*** DATA PROVIDED ***
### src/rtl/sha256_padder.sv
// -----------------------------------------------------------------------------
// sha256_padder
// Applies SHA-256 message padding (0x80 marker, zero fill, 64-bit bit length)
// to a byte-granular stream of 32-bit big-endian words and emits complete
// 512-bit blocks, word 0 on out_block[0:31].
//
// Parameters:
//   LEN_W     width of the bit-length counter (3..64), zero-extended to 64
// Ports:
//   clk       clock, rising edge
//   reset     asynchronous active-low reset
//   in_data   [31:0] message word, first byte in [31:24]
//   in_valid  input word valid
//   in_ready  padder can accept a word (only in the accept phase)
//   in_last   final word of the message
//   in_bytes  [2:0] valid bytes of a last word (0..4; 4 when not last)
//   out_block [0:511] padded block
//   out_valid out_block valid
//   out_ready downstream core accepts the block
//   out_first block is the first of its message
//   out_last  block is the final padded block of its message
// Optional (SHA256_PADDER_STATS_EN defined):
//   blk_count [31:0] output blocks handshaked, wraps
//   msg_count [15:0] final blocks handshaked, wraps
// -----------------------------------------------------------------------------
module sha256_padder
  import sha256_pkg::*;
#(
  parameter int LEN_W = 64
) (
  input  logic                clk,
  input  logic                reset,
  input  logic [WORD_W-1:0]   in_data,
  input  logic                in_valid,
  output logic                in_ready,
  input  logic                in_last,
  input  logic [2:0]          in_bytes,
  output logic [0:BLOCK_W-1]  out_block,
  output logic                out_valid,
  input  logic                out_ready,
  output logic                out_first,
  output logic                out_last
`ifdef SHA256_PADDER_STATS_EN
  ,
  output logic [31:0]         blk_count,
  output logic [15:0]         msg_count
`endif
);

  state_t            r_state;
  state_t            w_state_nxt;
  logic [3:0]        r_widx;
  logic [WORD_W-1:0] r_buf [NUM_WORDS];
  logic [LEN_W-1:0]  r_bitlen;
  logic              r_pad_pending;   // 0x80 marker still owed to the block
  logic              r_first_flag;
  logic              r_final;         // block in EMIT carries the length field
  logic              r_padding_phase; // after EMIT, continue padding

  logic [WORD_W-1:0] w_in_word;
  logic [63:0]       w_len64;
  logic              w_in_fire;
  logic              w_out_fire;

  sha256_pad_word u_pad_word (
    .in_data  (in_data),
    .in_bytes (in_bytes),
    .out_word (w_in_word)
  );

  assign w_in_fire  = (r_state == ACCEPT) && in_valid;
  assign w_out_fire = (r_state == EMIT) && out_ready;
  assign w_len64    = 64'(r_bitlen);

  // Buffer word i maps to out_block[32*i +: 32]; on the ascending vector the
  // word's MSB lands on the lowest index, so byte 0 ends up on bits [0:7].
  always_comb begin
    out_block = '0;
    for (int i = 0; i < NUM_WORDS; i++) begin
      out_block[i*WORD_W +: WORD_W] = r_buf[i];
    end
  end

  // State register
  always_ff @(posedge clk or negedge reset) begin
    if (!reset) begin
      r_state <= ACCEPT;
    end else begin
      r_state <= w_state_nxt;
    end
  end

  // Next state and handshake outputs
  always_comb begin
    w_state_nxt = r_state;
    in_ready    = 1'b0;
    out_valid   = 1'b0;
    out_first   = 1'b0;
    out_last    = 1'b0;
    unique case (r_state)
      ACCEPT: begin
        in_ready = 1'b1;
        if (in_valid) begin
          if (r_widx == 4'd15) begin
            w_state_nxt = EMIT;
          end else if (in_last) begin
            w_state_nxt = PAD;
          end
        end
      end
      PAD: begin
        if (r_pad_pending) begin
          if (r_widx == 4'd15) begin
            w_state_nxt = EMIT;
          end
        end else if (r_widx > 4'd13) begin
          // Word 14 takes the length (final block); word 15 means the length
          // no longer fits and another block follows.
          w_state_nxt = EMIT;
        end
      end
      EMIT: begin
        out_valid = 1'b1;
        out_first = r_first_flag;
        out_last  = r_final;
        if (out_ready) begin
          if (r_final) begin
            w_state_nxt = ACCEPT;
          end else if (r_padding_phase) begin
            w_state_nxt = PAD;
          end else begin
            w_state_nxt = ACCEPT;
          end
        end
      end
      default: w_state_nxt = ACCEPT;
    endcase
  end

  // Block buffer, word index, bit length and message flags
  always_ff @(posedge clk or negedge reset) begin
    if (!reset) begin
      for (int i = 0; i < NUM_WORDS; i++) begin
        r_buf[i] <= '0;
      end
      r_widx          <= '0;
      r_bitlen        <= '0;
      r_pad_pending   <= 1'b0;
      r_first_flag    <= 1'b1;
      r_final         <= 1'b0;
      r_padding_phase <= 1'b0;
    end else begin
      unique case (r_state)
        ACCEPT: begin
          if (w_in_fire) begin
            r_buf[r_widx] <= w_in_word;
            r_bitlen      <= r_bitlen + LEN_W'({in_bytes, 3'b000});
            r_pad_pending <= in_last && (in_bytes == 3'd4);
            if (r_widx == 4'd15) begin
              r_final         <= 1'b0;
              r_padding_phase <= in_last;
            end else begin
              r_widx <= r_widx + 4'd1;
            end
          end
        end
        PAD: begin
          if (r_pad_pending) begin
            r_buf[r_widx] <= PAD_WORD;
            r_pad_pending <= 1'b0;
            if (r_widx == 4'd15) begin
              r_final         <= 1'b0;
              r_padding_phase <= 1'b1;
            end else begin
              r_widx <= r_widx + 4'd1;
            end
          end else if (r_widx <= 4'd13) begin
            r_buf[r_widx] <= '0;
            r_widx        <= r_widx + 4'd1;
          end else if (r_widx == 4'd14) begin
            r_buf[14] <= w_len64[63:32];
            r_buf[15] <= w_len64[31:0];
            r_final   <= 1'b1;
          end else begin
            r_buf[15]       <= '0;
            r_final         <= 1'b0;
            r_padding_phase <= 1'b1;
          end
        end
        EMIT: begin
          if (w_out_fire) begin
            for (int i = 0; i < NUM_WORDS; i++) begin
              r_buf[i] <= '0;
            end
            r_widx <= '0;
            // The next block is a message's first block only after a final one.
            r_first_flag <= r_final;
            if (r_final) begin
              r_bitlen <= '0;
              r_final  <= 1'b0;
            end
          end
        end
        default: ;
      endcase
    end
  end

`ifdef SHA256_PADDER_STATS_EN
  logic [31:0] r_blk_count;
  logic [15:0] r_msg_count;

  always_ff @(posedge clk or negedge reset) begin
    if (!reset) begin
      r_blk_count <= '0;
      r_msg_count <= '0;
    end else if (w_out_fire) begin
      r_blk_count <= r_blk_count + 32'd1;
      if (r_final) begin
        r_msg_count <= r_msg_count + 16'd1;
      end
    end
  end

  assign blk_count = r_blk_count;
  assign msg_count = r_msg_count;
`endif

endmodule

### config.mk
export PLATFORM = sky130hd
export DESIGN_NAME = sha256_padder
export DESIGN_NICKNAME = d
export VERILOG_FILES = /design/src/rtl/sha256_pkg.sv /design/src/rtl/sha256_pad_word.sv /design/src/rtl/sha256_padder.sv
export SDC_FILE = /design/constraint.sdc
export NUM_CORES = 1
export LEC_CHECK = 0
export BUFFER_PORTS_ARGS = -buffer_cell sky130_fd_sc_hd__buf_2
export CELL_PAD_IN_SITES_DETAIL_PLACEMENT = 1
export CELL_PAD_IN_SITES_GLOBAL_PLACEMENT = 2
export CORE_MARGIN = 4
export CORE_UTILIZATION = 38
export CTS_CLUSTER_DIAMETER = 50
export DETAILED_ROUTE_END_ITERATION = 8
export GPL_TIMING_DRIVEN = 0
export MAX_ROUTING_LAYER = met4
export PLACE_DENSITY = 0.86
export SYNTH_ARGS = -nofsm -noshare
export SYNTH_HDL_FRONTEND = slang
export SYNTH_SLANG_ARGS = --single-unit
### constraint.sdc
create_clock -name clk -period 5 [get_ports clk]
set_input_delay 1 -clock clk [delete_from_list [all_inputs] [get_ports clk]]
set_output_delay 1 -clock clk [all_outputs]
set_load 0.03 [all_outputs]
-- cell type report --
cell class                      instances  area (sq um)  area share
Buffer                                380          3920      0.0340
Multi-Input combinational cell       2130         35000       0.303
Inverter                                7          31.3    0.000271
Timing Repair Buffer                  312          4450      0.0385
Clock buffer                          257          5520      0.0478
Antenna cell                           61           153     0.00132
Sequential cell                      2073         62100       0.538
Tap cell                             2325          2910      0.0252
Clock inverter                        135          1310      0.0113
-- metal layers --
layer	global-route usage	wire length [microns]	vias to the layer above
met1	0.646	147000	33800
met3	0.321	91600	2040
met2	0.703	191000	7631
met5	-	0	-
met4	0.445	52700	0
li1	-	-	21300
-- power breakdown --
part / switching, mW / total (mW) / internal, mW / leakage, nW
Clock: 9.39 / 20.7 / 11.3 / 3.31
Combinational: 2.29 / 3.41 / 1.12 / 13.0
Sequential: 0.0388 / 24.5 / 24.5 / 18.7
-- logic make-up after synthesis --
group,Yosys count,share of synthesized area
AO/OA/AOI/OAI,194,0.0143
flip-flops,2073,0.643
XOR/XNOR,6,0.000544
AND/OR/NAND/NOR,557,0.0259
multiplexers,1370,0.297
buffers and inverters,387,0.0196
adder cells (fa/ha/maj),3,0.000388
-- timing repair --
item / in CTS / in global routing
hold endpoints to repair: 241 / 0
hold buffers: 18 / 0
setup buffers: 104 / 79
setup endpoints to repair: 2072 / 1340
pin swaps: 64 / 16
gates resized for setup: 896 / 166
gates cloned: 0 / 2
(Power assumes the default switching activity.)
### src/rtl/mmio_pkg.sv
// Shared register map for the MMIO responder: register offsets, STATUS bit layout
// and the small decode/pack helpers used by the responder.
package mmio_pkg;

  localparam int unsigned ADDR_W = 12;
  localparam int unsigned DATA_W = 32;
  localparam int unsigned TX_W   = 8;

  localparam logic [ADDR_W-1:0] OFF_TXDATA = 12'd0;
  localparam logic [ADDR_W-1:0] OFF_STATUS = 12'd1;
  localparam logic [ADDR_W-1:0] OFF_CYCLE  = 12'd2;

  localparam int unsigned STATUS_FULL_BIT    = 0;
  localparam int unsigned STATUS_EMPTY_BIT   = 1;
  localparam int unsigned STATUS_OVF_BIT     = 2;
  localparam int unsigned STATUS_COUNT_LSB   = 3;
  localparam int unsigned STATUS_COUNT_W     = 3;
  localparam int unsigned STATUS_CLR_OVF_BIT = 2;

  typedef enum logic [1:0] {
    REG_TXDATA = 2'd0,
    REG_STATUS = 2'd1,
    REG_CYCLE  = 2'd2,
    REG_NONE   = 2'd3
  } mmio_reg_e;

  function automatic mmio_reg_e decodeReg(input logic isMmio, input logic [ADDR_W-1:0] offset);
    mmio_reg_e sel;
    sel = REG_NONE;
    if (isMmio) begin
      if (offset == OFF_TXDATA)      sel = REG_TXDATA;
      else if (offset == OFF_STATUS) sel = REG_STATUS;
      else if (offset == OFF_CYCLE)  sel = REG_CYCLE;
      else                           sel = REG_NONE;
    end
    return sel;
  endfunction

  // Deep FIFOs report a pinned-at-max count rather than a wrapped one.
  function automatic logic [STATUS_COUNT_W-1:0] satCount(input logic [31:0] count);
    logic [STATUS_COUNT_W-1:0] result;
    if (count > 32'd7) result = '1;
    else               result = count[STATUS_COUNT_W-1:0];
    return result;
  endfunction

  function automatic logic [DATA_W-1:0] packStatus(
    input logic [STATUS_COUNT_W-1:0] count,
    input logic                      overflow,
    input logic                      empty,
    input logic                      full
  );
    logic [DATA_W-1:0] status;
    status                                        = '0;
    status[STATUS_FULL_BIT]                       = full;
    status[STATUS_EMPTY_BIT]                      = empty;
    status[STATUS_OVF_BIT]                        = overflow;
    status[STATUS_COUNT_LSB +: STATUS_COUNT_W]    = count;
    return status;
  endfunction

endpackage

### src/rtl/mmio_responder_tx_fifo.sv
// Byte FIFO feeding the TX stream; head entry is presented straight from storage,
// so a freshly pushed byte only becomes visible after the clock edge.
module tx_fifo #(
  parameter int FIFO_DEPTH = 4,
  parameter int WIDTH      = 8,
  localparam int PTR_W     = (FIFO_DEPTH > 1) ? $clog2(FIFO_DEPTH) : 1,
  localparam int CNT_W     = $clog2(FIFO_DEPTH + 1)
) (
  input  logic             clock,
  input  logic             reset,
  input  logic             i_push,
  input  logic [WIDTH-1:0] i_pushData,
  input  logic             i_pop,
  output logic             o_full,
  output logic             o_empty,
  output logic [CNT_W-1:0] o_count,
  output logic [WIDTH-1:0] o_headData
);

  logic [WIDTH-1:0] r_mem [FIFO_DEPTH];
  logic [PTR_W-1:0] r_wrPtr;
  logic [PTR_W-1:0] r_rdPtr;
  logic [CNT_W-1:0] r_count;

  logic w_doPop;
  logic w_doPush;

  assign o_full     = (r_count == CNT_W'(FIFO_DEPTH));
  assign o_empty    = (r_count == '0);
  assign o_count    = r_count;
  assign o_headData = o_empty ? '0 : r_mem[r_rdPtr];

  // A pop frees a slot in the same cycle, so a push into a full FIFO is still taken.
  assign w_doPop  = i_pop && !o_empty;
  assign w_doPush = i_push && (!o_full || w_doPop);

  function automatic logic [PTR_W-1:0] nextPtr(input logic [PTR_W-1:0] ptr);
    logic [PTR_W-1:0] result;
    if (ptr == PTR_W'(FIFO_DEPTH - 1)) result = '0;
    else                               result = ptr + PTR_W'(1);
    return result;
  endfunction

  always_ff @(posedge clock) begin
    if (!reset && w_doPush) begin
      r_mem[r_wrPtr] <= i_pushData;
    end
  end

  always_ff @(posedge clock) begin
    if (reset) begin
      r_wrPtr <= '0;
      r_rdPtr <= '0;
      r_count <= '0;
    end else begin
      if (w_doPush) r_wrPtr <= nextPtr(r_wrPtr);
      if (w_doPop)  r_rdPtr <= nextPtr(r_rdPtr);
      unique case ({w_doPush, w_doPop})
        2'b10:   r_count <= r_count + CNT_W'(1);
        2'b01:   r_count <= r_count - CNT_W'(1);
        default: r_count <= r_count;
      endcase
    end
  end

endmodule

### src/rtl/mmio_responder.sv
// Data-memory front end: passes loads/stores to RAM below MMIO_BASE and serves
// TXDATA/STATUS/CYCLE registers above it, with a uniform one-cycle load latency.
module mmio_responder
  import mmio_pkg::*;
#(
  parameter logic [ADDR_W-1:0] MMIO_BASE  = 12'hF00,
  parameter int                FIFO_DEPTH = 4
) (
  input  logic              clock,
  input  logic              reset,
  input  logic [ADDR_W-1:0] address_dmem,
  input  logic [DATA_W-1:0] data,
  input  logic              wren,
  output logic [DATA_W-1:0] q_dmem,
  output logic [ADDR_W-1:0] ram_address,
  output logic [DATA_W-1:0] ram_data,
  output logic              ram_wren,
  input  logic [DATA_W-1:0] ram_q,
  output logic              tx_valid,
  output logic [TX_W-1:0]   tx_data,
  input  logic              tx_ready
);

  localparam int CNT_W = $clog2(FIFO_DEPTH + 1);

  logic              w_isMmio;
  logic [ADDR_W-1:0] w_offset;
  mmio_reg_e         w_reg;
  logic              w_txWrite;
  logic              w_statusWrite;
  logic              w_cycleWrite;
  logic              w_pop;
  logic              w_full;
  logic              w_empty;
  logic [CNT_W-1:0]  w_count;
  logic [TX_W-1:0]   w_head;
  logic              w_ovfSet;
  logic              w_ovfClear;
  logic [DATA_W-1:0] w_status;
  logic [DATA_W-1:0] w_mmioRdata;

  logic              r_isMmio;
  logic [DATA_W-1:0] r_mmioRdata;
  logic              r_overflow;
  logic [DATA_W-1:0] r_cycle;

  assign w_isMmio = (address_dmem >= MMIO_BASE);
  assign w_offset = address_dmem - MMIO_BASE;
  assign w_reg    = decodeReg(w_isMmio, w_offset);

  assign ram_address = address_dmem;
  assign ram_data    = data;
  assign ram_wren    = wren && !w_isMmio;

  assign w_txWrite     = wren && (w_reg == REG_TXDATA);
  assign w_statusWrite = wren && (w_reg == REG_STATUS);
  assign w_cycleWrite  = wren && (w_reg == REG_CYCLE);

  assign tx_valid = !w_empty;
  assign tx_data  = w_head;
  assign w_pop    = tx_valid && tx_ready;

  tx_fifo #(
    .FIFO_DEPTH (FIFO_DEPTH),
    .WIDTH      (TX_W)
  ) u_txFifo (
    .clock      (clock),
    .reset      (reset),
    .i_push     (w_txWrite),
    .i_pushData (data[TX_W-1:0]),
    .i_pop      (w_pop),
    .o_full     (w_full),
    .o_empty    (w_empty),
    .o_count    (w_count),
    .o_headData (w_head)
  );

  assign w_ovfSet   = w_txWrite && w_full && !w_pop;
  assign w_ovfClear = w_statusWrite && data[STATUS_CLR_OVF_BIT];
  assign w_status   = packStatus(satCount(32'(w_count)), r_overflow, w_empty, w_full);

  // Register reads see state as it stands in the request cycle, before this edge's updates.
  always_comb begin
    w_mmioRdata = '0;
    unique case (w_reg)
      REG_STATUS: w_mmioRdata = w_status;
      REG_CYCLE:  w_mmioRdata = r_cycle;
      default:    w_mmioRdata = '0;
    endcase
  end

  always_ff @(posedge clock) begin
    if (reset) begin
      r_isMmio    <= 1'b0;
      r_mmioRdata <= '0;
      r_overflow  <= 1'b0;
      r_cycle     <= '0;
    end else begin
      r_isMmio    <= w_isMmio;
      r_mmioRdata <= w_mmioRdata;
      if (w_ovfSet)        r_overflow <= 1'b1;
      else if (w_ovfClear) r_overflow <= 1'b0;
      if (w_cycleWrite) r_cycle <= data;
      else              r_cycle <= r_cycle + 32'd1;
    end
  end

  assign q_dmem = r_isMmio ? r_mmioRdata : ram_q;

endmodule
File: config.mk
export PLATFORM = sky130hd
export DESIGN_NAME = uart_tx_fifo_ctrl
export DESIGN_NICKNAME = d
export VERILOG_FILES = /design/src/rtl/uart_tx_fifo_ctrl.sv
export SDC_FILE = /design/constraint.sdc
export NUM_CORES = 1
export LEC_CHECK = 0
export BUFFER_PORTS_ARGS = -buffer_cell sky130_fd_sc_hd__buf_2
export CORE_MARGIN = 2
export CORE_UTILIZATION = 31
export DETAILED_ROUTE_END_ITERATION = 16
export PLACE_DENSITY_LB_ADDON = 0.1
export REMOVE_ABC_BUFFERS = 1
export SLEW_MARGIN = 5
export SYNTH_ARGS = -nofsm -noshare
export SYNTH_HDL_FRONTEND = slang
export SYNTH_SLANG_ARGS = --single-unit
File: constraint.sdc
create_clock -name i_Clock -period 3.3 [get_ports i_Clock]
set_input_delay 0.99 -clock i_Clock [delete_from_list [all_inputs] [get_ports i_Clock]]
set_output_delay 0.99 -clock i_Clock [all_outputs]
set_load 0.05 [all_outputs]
*** End of DATA PROVIDED ***
§ **ACTIVITY**: In this exercise, copy only the lines from the opening line of the material through the line where "and emits complete" appears.

§ **ANSWER TO THE PROBLEM**:
### src/rtl/sha256_padder.sv
// -----------------------------------------------------------------------------
// sha256_padder
// Applies SHA-256 message padding (0x80 marker, zero fill, 64-bit bit length)
// to a byte-granular stream of 32-bit big-endian words and emits complete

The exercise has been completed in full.